- Relator(a)
- Ministro Reynaldo Soares da Fonseca
- Órgão julgador
- Quinta Turma
- Data do julgamento
- 01/10/2015
- Data de publicação
- 07/10/2015
STJ – Acórdão, Rel. Ministro Reynaldo Soares da Fonseca, Quinta Turma, j. 01/10/2015, p. 07/10/2015
HABEAS CORPUS SUBSTITUTO DE RECURSO. NÃO CABIMENTO. TRÁFICO ILÍCITO DE ENTORPECENTES. ART. 33, CAPUT, DA LEI 11.343/2006. REGIME PRISIONAL FECHADO. PENA INFERIOR A 4 ANOS. DESPROPORCIONALIDADE. ILEGALIDADE. HABEAS CORPUS NÃO CONHECIDO. ORDEM CONCEDIDA DE OFÍCIO. - O Supremo Tribunal Federal, por sua Primeira Turma, e a Terceira Seção deste Superior Tribunal de Justiça, diante da utilização crescente e sucessiva do habeas corpus, passaram a restringir a sua admissibilidade quando o ato ilegal for passível de impugnação pela via recursal própria, sem olvidar a possibilidade de concessão da ordem, de ofício, nos casos de flagrante ilegalidade. - O Supremo Tribunal Federal, ao julgar o HC n. 111.840/ES, por maioria, declarou incidentalmente a inconstitucionalidade do § 1º do art. 2º da Lei 8.072/1990, com a redação dada pela Lei n. 11.464/2007, afastando, dessa forma, a obrigatoriedade do regime inicial fechado para os condenados por crimes hediondos e equiparados, determinando, também nesses casos, a observância do disposto no art. 33, §§ 2º e 3º, c/c o art. 59 do Código Penal. - No caso, o quantum da pena (2 anos e seis meses de reclusão) e a primariedade do paciente levariam a fixação do regime aberto.
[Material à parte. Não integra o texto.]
[src/pkg/radio_spi_pkg.sv]
// Constants and types shared by the radio serial slave port
package radio_spi_pkg;
  localparam int ADDR_W = 6;
  localparam int CMD_DIR_BIT = 7;
  localparam int CMD_INC_BIT = 6;
  localparam logic [5:0] A_CFG = 6'h00;
  localparam logic [5:0] A_IRQ_EN = 6'h01;
  localparam logic [5:0] A_CLK_CFG = 6'h02;
  localparam logic [5:0] A_TX_STAT = 6'h03;
  localparam logic [5:0] A_RX_STAT = 6'h04;
  localparam logic [5:0] A_SYS_STAT = 6'h05;
  localparam logic [5:0] A_PKT_BUF = 6'h20;
  localparam int PKT_DEPTH = 16;
  // Configuration register fields
  localparam int CFG_FOUR_WIRE = 0;
  localparam int CFG_IRQ_ON_MOSI = 1;
  localparam int CFG_IRQ_ACT_HIGH = 2;
  localparam int CFG_IRQ_OPEN_DRAIN = 3;
  localparam int CFG_MISO_GPIO = 4;
  localparam int CFG_IRQ_GPIO = 5;
  localparam int CFG_MISO_GPIO_VAL = 6;
  localparam int CFG_IRQ_GPIO_VAL = 7;
  localparam logic [7:0] CFG_RESET = 8'h00;
  // Interrupt enable fields
  localparam int EN_TX = 0;
  localparam int EN_RX = 1;
  localparam int EN_SYS = 2;
  localparam logic [7:0] IRQ_EN_RESET = 8'h00;
  // Clock output: select in [2:0] (0 = 12 MHz ... 4 = 0.75 MHz), enable
  localparam int CLK_EN_BIT = 3;
  localparam logic [7:0] CLK_CFG_RESET = 8'h08;
  localparam logic [2:0] CLK_SEL_MAX = 3'h4;
  localparam int SYS_OVERRUN_BIT = 7;
  // Crystal-rate clock output from the system clock by phase accumulator
  localparam int MCLK_KHZ = 50000;
  localparam int XTAL_KHZ = 12000;
  localparam int NCO_W = 16;
  localparam logic [NCO_W-1:0] NCO_INC_XTAL =
    NCO_W'((XTAL_KHZ * (2 ** NCO_W)) / MCLK_KHZ);
  typedef struct packed {
    logic [5:0] addr;
    logic [3:0] idx;
    logic [7:0] data;
  } wr_word_type;
  typedef enum logic [0:0] {
    ST_CMD = 1'b0,
    ST_DATA = 1'b1
  } spi_state_type;
endpackage : radio_spi_pkg

[src/design/radio_spi_slave_irq_port.sv]
// Radio serial slave port with register file, interrupt pin and clock output
`timescale 1ns/100ps
// What this block does
// - Command byte: bit 7 direction (1 write), bit 6 increment, bits 5:0 address.
// - Any number of data bytes follow the command byte.
// - With increment set, address advances by one after each data byte.
// - Without increment, address holds; packet buffer walks its entries.
// - Port logic samples serial clock edges on the system clock, so that clock must run.
// - Serial clock is input only, never driven by the radio.
// - Slave select active low; activity ignored while it is high.
// - Four-wire: data in on master-out, read data out on master-in.
// - Three-wire: radio drives read data on master-out; master releases it.
// - Interrupt on master-out only while slave select is high.
// - Interrupt polarity and push-pull or open-drain output are programmable.
// - Transmit, receive and system groups enabled separately, ORed onto one pin.
// - Status registers show which event raised the interrupt.
// - Event status readable even with its interrupt disabled.
// - Clock output 12, 6, 3, 1.5, 0.75 MHz, enabled at reset.
// - Master-in and interrupt pins can serve as general-purpose outputs.
// - Every register but the packet buffer is reached directly by the six-bit address; its entries sit behind 0x20 and a pointer.
module radio_spi_slave_irq_port (
  input wire logic mclk,
  input wire logic rst,
  input wire logic sclk,
  input wire logic ss_n,
  input wire logic mosi_in,
  output logic mosi_out,
  output logic mosi_oe,
  output logic miso_out,
  output logic miso_oe,
  output logic irq_out,
  output logic irq_oe,
  output logic clk_out,
  input wire logic [7:0] tx_event,
  input wire logic [7:0] rx_event,
  input wire logic [7:0] sys_event,
  output logic wr_valid,
  input wire logic wr_ready,
  output radio_spi_pkg::wr_word_type wr_word
);
  logic sclk_q;
  radio_spi_pkg::spi_state_type state, next_state;
  logic [2:0] bitcnt, next_bitcnt;
  logic [7:0] sh, next_sh;
  logic [7:0] tx, next_tx;
  logic rd, next_rd;
  logic inc, next_inc;
  logic [5:0] addr, next_addr;
  logic [3:0] ptr, next_ptr;
  logic rise, fall, push_req;
  radio_spi_pkg::wr_word_type push_word;
  // Two-entry write buffer: head drives the ports, spare absorbs a stall
  radio_spi_pkg::wr_word_type spare, next_spare, next_head;
  logic spare_valid, next_spare_valid, next_head_valid;
  logic full, pop;
  logic [7:0] regs [0:(2**radio_spi_pkg::ADDR_W)-1];
  logic [7:0] pkt [0:radio_spi_pkg::PKT_DEPTH-1];
  logic [7:0] tx_stat, rx_stat, sys_stat;
  logic [7:0] next_tx_stat, next_rx_stat, next_sys_stat;
  logic irq_any, next_irq_any;
  logic next_mosi_out, next_mosi_oe, next_miso_out, next_miso_oe;
  logic next_irq_out, next_irq_oe, irq_level;
  logic [radio_spi_pkg::NCO_W-1:0] nco, next_nco;
  logic [2:0] clk_sel;
  logic next_clk_out;
  logic [7:0] cfg, irq_en, clk_cfg;

  assign cfg = regs[radio_spi_pkg::A_CFG];
  assign irq_en = regs[radio_spi_pkg::A_IRQ_EN];
  assign clk_cfg = regs[radio_spi_pkg::A_CLK_CFG];

  function automatic logic [7:0] read_byte(input logic [5:0] a,
                                           input logic [3:0] p);
    case (a)
      radio_spi_pkg::A_TX_STAT: read_byte = tx_stat;
      radio_spi_pkg::A_RX_STAT: read_byte = rx_stat;
      radio_spi_pkg::A_SYS_STAT: read_byte = sys_stat;
      radio_spi_pkg::A_PKT_BUF: read_byte = pkt[p];
      default: read_byte = regs[a];
    endcase
  endfunction : read_byte

  // Serial clock is only sampled, never driven; no crystal rate involved
  assign rise = sclk & ~sclk_q;
  assign fall = ~sclk & sclk_q;
  assign full = wr_valid & spare_valid;
  assign pop = wr_valid & wr_ready;

  always_comb begin
    next_state = state;
    next_bitcnt = bitcnt;
    next_sh = sh;
    next_tx = tx;
    next_rd = rd;
    next_inc = inc;
    next_addr = addr;
    next_ptr = ptr;
    push_req = 1'b0;
    push_word = '0;
    if (ss_n) begin
      next_state = radio_spi_pkg::ST_CMD;
      next_bitcnt = 3'h0;
    end else if (rise) begin
      next_sh = {sh[6:0], mosi_in};
      next_bitcnt = bitcnt + 3'h1;
      if (bitcnt == 3'h7) begin
        if (state == radio_spi_pkg::ST_CMD) begin
          next_state = radio_spi_pkg::ST_DATA;
          next_rd = ~sh[radio_spi_pkg::CMD_DIR_BIT-1];
          next_inc = sh[radio_spi_pkg::CMD_INC_BIT-1];
          next_addr = {sh[4:0], mosi_in};
          next_ptr = 4'h0;
          next_tx = read_byte({sh[4:0], mosi_in}, 4'h0);
        end else begin
          if (!rd) begin
            push_req = 1'b1;
            push_word = '{addr: addr, idx: ptr, data: {sh[6:0], mosi_in}};
          end
          if (inc) begin
            next_addr = addr + 6'h01;
          end else if (addr == radio_spi_pkg::A_PKT_BUF) begin
            next_ptr = ptr + 4'h1;
          end
          next_tx = read_byte(next_addr, next_ptr);
        end
      end
    end else if (fall && bitcnt != 3'h0) begin
      // The freshly loaded MSB must stand until the first rising edge
      next_tx = {tx[6:0], 1'b0};
    end
  end

  always_ff @(posedge mclk or posedge rst) begin
    if (rst) begin
      sclk_q <= 1'b0;
      state <= radio_spi_pkg::ST_CMD;
      bitcnt <= 3'h0;
      sh <= 8'h00;
      tx <= 8'h00;
      rd <= 1'b0;
      inc <= 1'b0;
      addr <= 6'h00;
      ptr <= 4'h0;
    end else begin
      sclk_q <= sclk;
      state <= next_state;
      bitcnt <= next_bitcnt;
      sh <= next_sh;
      tx <= next_tx;
      rd <= next_rd;
      inc <= next_inc;
      addr <= next_addr;
      ptr <= next_ptr;
    end
  end

  // Serial bytes cannot be paused, so a full buffer loses the byte and
  // flags an overrun rather than corrupting a committed register
  always_comb begin
    next_head = wr_word;
    next_head_valid = wr_valid;
    next_spare = spare;
    next_spare_valid = spare_valid;
    if (pop) begin
      next_head = spare;
      next_head_valid = spare_valid;
      next_spare_valid = 1'b0;
    end
    if (push_req && !full) begin
      if (!next_head_valid) begin
        next_head = push_word;
        next_head_valid = 1'b1;
      end else begin
        next_spare = push_word;
        next_spare_valid = 1'b1;
      end
    end
  end

  always_ff @(posedge mclk or posedge rst) begin
    if (rst) begin
      wr_word <= '0;
      wr_valid <= 1'b0;
      spare <= '0;
      spare_valid <= 1'b0;
    end else begin
      wr_word <= next_head;
      wr_valid <= next_head_valid;
      spare <= next_spare;
      spare_valid <= next_spare_valid;
    end
  end

  // Writes reach the register file as they leave the buffer
  always_ff @(posedge mclk or posedge rst) begin
    if (rst) begin
      for (int i = 0; i < 2**radio_spi_pkg::ADDR_W; i++) begin
        regs[i] <= 8'h00;
      end
      regs[radio_spi_pkg::A_CFG] <= radio_spi_pkg::CFG_RESET;
      regs[radio_spi_pkg::A_IRQ_EN] <= radio_spi_pkg::IRQ_EN_RESET;
      regs[radio_spi_pkg::A_CLK_CFG] <= radio_spi_pkg::CLK_CFG_RESET;
      for (int j = 0; j < radio_spi_pkg::PKT_DEPTH; j++) begin
        pkt[j] <= 8'h00;
      end
    end else if (pop) begin
      if (wr_word.addr == radio_spi_pkg::A_PKT_BUF) begin
        pkt[wr_word.idx] <= wr_word.data;
      end else begin
        regs[wr_word.addr] <= wr_word.data;
      end
    end
  end

  // Status is sticky, write-one-to-clear, and an event beats its clear
  always_comb begin
    next_tx_stat = tx_stat;
    next_rx_stat = rx_stat;
    next_sys_stat = sys_stat;
    if (pop && wr_word.addr == radio_spi_pkg::A_TX_STAT) begin
      next_tx_stat = tx_stat & ~wr_word.data;
    end
    if (pop && wr_word.addr == radio_spi_pkg::A_RX_STAT) begin
      next_rx_stat = rx_stat & ~wr_word.data;
    end
    if (pop && wr_word.addr == radio_spi_pkg::A_SYS_STAT) begin
      next_sys_stat = sys_stat & ~wr_word.data;
    end
    next_tx_stat = next_tx_stat | tx_event;
    next_rx_stat = next_rx_stat | rx_event;
    next_sys_stat = next_sys_stat | sys_event;
    next_sys_stat[radio_spi_pkg::SYS_OVERRUN_BIT] =
      next_sys_stat[radio_spi_pkg::SYS_OVERRUN_BIT] | (push_req & full);
    next_irq_any = (|tx_stat & irq_en[radio_spi_pkg::EN_TX]) |
                   (|rx_stat & irq_en[radio_spi_pkg::EN_RX]) |
                   (|sys_stat & irq_en[radio_spi_pkg::EN_SYS]);
  end

  // Pin drivers, all registered
  always_comb begin
    irq_level = cfg[radio_spi_pkg::CFG_IRQ_ACT_HIGH] ? irq_any : ~irq_any;
    if (cfg[radio_spi_pkg::CFG_IRQ_OPEN_DRAIN]) begin
      next_irq_out = 1'b0;
      next_irq_oe = ~irq_level;
    end else begin
      next_irq_out = irq_level;
      next_irq_oe = 1'b1;
    end
    if (cfg[radio_spi_pkg::CFG_IRQ_GPIO]) begin
      next_irq_out = cfg[radio_spi_pkg::CFG_IRQ_GPIO_VAL];
      next_irq_oe = 1'b1;
    end
    if (ss_n) begin
      next_mosi_out = next_irq_out;
      next_mosi_oe = cfg[radio_spi_pkg::CFG_IRQ_ON_MOSI] & next_irq_oe;
    end else begin
      next_mosi_out = tx[7];
      next_mosi_oe = ~cfg[radio_spi_pkg::CFG_FOUR_WIRE] & rd &
                     (state == radio_spi_pkg::ST_DATA);
    end
    if (cfg[radio_spi_pkg::CFG_MISO_GPIO]) begin
      next_miso_out = cfg[radio_spi_pkg::CFG_MISO_GPIO_VAL];
      next_miso_oe = 1'b1;
    end else begin
      next_miso_out = tx[7];
      next_miso_oe = ~ss_n & cfg[radio_spi_pkg::CFG_FOUR_WIRE] & rd &
                     (state == radio_spi_pkg::ST_DATA);
    end
    clk_sel = (clk_cfg[2:0] > radio_spi_pkg::CLK_SEL_MAX) ?
              radio_spi_pkg::CLK_SEL_MAX : clk_cfg[2:0];
    // Accumulator gives the right mean rate; edges jitter by one mclk
    next_nco = nco + (radio_spi_pkg::NCO_INC_XTAL >> clk_sel);
    next_clk_out = clk_cfg[radio_spi_pkg::CLK_EN_BIT] &
                   next_nco[radio_spi_pkg::NCO_W-1];
  end

  always_ff @(posedge mclk or posedge rst) begin
    if (rst) begin
      tx_stat <= 8'h00;
      rx_stat <= 8'h00;
      sys_stat <= 8'h00;
      irq_any <= 1'b0;
      irq_out <= 1'b0;
      irq_oe <= 1'b0;
      mosi_out <= 1'b0;
      mosi_oe <= 1'b0;
      miso_out <= 1'b0;
      miso_oe <= 1'b0;
      nco <= '0;
      clk_out <= 1'b0;
    end else begin
      tx_stat <= next_tx_stat;
      rx_stat <= next_rx_stat;
      sys_stat <= next_sys_stat;
      irq_any <= next_irq_any;
      irq_out <= next_irq_out;
      irq_oe <= next_irq_oe;
      mosi_out <= next_mosi_out;
      mosi_oe <= next_mosi_oe;
      miso_out <= next_miso_out;
      miso_oe <= next_miso_oe;
      nco <= next_nco;
      clk_out <= next_clk_out;
    end
  end

  a_cmd_decode: assert property (@(posedge mclk) disable iff (rst)
    (state == radio_spi_pkg::ST_CMD && !ss_n && rise && bitcnt == 3'h7)
    |=> (state == radio_spi_pkg::ST_DATA && rd == ~$past(sh[6]) &&
         inc == $past(sh[5])))
    else $error("command byte decoded wrongly");
  a_addr_advance: assert property (@(posedge mclk) disable iff (rst)
    (state == radio_spi_pkg::ST_DATA && !ss_n && rise && bitcnt == 3'h7 &&
     inc) |=> addr == $past(addr) + 6'h01)
    else $error("burst address did not advance");
  a_addr_hold: assert property (@(posedge mclk) disable iff (rst)
    (state == radio_spi_pkg::ST_DATA && !inc) |=> addr == $past(addr))
    else $error("address moved without increment");
  a_deselect_ends: assert property (@(posedge mclk) disable iff (rst)
    ss_n |=> (state == radio_spi_pkg::ST_CMD && bitcnt == 3'h0))
    else $error("deselect did not end transaction");
  a_mosi_irq_off: assert property (@(posedge mclk) disable iff (rst)
    (!ss_n && state == radio_spi_pkg::ST_CMD) |=> !mosi_oe)
    else $error("master-out driven during command byte");
  a_irq_polarity: assert property (@(posedge mclk) disable iff (rst)
    (!cfg[radio_spi_pkg::CFG_IRQ_OPEN_DRAIN] &&
     !cfg[radio_spi_pkg::CFG_IRQ_GPIO] && irq_any &&
     cfg[radio_spi_pkg::CFG_IRQ_ACT_HIGH]) |=> (irq_out && irq_oe))
    else $error("active-high interrupt not shown");
  a_status_sticky: assert property (@(posedge mclk) disable iff (rst)
    tx_event[0] |=> tx_stat[0] ##1 (tx_stat[0] ||
      $past(pop && wr_word.addr == radio_spi_pkg::A_TX_STAT)))
    else $error("event lost from status");
  a_commit_whole: assert property (@(posedge mclk) disable iff (rst)
    push_req |-> (rise && bitcnt == 3'h7 && !ss_n &&
                  state == radio_spi_pkg::ST_DATA && !rd))
    else $error("write pushed before eight bits");
endmodule : radio_spi_slave_irq_port

[config.mk]
export PLATFORM = sky130hd
export DESIGN_NAME = radio_spi_slave_irq_port
export DESIGN_NICKNAME = d
export VERILOG_FILES = /design/src/pkg/radio_spi_pkg.sv /design/src/design/radio_spi_slave_irq_port.sv
export SDC_FILE = /design/constraint.sdc
export NUM_CORES = 2
export LEC_CHECK = 0
export BUFFER_PORTS_ARGS = -buffer_cell sky130_fd_sc_hd__buf_2
export CAP_MARGIN = 20
export CORE_MARGIN = 2
export CORE_UTILIZATION = 58
export CTS_CLUSTER_DIAMETER = 60
export DETAILED_ROUTE_END_ITERATION = 7
export PLACE_DENSITY = 0.74
export SYNTH_ARGS = -nofsm -noshare
export SYNTH_HDL_FRONTEND = slang
export SYNTH_SLANG_ARGS = --single-unit
[constraint.sdc]
create_clock -name mclk -period 62.7 [get_ports mclk]
set_input_delay 12.54 -clock mclk [delete_from_list [all_inputs] [get_ports mclk]]
set_output_delay 12.54 -clock mclk [all_outputs]
set_load 0.01 [all_outputs]
==> flow_summary_export.csv <==
group,metric,value,unit
finish,area_growth,8.28,%
grt,overflow,0,
place,numPortBuffers,55,
yosys,synth-main-ff-cell,"dfrtp_1",
run_status,violations,"DRC",
sta,relSlewSlack,18.4,%
sta,hold_ws,0.395,ns
route,ant_nets,0,
clocking,cts_tree,"built",
yosys,synth-edff-count,0,
sta,finClkSkew,0.0277,ns
place,globalplace.congestion,0.927,
grt,antenna_found_initial,1,
yosys,synthSimpleGateAreaFrac,7.14,%
floorplanning,core_area,0.0685,mm²
route,dr.first_iter.drc_count,3485,
sta,hold_violations,0,
clocking,cts.sinks,758,
sta,finalMaxSlewViolations,0,
grt,grt_pass1_wl,175,mm
power_and_ir_drop,power_density,24.2,mW/mm²
min_path,hold_class,"reg2reg",
sta,fin_tns_setup,0,ns
clocking,cts_hold_buf,0,
yosys,ys_async_sr_fraction,100,%
grt,grt_usage,32.9,%
clocking,cts_root_buffer,"clkbuf_16",
worst_setup_path,critPathCaptureType,"flop",
worst_setup_path,worstPathRequired,63.20,ns
yosys,yosys.cell_types.count,95,
flow_run,max_cap_violations,0,
floorplanning,rows,96,
sta,rsz0062_at_grt,"false",
route,dr.pass1.iters,8,
yosys,synthTopCellsByArea,"dfrtp_1 (47%), mux2_2 (17%), mux4_2 (15%), nand2_1 (2.8%), mux2i_1 (2.7%)",
yosys,yosysTopAreaCell,"dfrtp_1",
sta,setup_viol,0,
place,dp_slack,46.44,ns
yosys,synth-adder-area-share,0.676,%
floorplanning,initial_core_util,58.4,%
finish,n_antenna_cell,0,
finish,layout.nets,3030,
yosys,netlist_area,0.0400,mm²
yosys,ys_seq_area_share,47.4,%
power_and_ir_drop,leakage,0.0196,µW
worst_setup_path,cp_max_fo,56,
yosys,synth_compound_area_share,5.35,%
yosys,syn-instance-count,3020,
clocking,numCtsBuffers,80,
finish,drive_gt1_share,37.8,%
floorplanning,die_y,267,µm
grt,grt_max_degree,201,
yosys,ys_warn_count,0,
worst_setup_path,worstSetupStartpointType,"primary input",
yosys,synth_top_area_share,47.4,%
yosys,synth_area_per_cell,13.2,µm²
route,wirelength,115,mm
floorplanning,die-area,0.0711,mm²
place,dp_hpwl,73.9,mm
floorplanning,ioPinCount,56,
yosys,synthXorXnorAreaFrac,0.869,%
sta,setup_ws,47.23,ns
route,drcViolationCount,25,
sta,fin_crit_sh,24.7,%
clocking,cts_resized,0,
power_and_ir_drop,vdd_ir_drop_max,0.0169,mV
floorplanning,die_x,267,µm
worst_setup_path,critical_path_class,"in2reg",
run_status,status,"complete, but fails checks",
power_and_ir_drop,p_total,1050,µW
route,wl_per_cell,29.3,µm
worst_setup_path,cp_data_arrival_time,15.98,ns
route,vias,27300,
sta,worst_pin_slew,1.22,ns
route,via_per_inst,6.97,
clocking,cts.clk_slew.worst_paths,0.06,ns
sta,finalCriticalPeriod,15.47,ns
clocking,h-tree-depth,3,
clocking,clk_latency,0.65,ns
grt,grt_pass1_vias,27600,
yosys,synth_nets,3071,
yosys,ys_ff_latch,758,
yosys,synth.area.mux_share,35.1,%
sta,fmax,64.6,MHz
clocking,clockBufferDepth,3,
clocking,post_cts_buffers,0,
yosys,synth_top_family_by_area,"multiplexers",
[layer usage]
layer  track usage [%]  vias to the layer above  share of wire, %
met1              44.7                    14400                39
met5                 0                        -            0.0061
li1                  -                    11200                 -
met2              51.6                     1387                47
met3              6.52                      314               8.5
met4              15.1                        2               5.2
[kinds of logic (layout without fill, tap and decap cells)]
kind of cell    after synthesis  after routing
fa+ha+maj                    21             21
buf+inv                     285            305
mux                         997            997
flops                       758            758
simple gates                611            611
compound gates              319            319
xor+xnor                     29             29
[placed cells by master (no fill, tap or decap), types with 7 or more instances in the layout]
cell type and count:
a21o_1 29, a21oi_1 51, a222oi_1 14, a31oi_1 15, a32oi_1 22, and3_1 8, buf_2 54, buf_4 50
clkbuf_1 25, clkbuf_16 82, clkbuf_8 14, clkinv_2 14, dfrtp_1 747, dfrtp_2 8, ha_1 20, inv_1 46
mux2_1 27, mux2_2 602, mux2i_1 106, mux4_2 259, nand2_1 296, nand2b_1 16, nand3_1 69, nand3b_1 9
nand4_1 27, nor2_1 101, nor2b_1 13, nor3_1 12, nor4_1 12, o211ai_1 12, o21ai_0 77, o21ai_1 11
o22ai_1 24, xnor2_1 14, xor2_1 7
[path summary, 6_finish.rpt]
check                               start         to  slack (ns)  depth (start not counted)
worst min register to register  regs[249]  regs[249]        0.40                          0
min in group asynchronous             rst  regs[270]       12.09                          2
max in group asynchronous             rst  regs[146]       47.48                          5
worst min-delay path            regs[249]  regs[249]        0.40                          0
worst max register to register    addr[0]      tx[6]       57.48                         12
worst max-delay path              mosi_in      tx[6]       47.23                          9
[cells in the mapped netlist (all sizes together) (6+ instances only)]
cell type / number
a21o: 30
a21oi: 52
a222oi: 14
a311oi: 6
a31oi: 15
a32oi: 22
and3: 8
buf: 97
clkbuf: 139
dfrtp: 757
ha: 20
inv: 49
mux2: 630
mux2i: 107
mux4: 260
nand2: 297
nand2b: 16
nand3: 70
nand3b: 9
nand4: 28
nor2: 104
nor2b: 13
nor3: 17
nor4: 13
o211ai: 12
o21ai: 90
o22ai: 24
o31ai: 7
or2: 6
xnor2: 19
xor2: 10
[report_power, final]
group          switching [µW]  internal [µW]  leakage (µW)
Clock                     197            266       0.00124
Combinational            53.6           27.2       0.00810
Sequential               11.7            493        0.0102
Total                     262            786        0.0196
[cell type report]
cell class / instances / area, µm²
fillers: 4958 / 25100
multi-input cells: 1977 / 19700
flip-flops and latches: 758 / 19000
clock buffers: 121 / 2340
well taps: 882 / 1100
repair buffers: 113 / 805
inverters: 49 / 191
clock inverters: 22 / 186
[through the flow]
stage | std cells | cell area (µm²) | util [%]
2_1_floorplan | 3020 | 40000 | -
3_3_place_gp | 3772 | 40700 | 59.4
3_5_place_dp | 3775 | 40700 | 59.5
4_1_cts | 3918 | 43200 | 63.2
5_1_grt | 3922 | 43300 | 63.3
6_report | 3922 | 43300 | 63.3
[state kept, by name, summed over array words and instances (netlist names), 16 cells and up]
register	count
pkt	128
wr_word	18
regs	488
nco	16
spare	18
[critical path: stages]
cell and delay [ns]:
buf_8 0.50, buf_4 0.88, mux4_2 0.60, mux2i_1 0.40, o22ai_1 0.19, o21ai_1 0.31
nand4_1 0.15, a21oi_1 0.21, o41ai_2 0.09
Power figures use the tool's default switching activity.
No entanto, tendo em vista que as circunstâncias judiciais não lhe são favoráveis, tanto que a pena-base foi fixada acima do mínimo, e as circunstâncias do caso concreto (quantidade e variedade da droga e o envolvimento de três adolescentes) a fixação do regime de cumprimento de pena no semiaberto se mostra adequado para a repressão do delito. - Habeas corpus não conhecido. Ordem concedida, de ofício, para fixar o regime semiaberto para cumprimento da pena privativa de liberdade. (HC n. 324.129/SP, relator Ministro Reynaldo Soares da Fonseca, Quinta Turma, julgado em 1/10/2015, DJe de 7/10/2015.)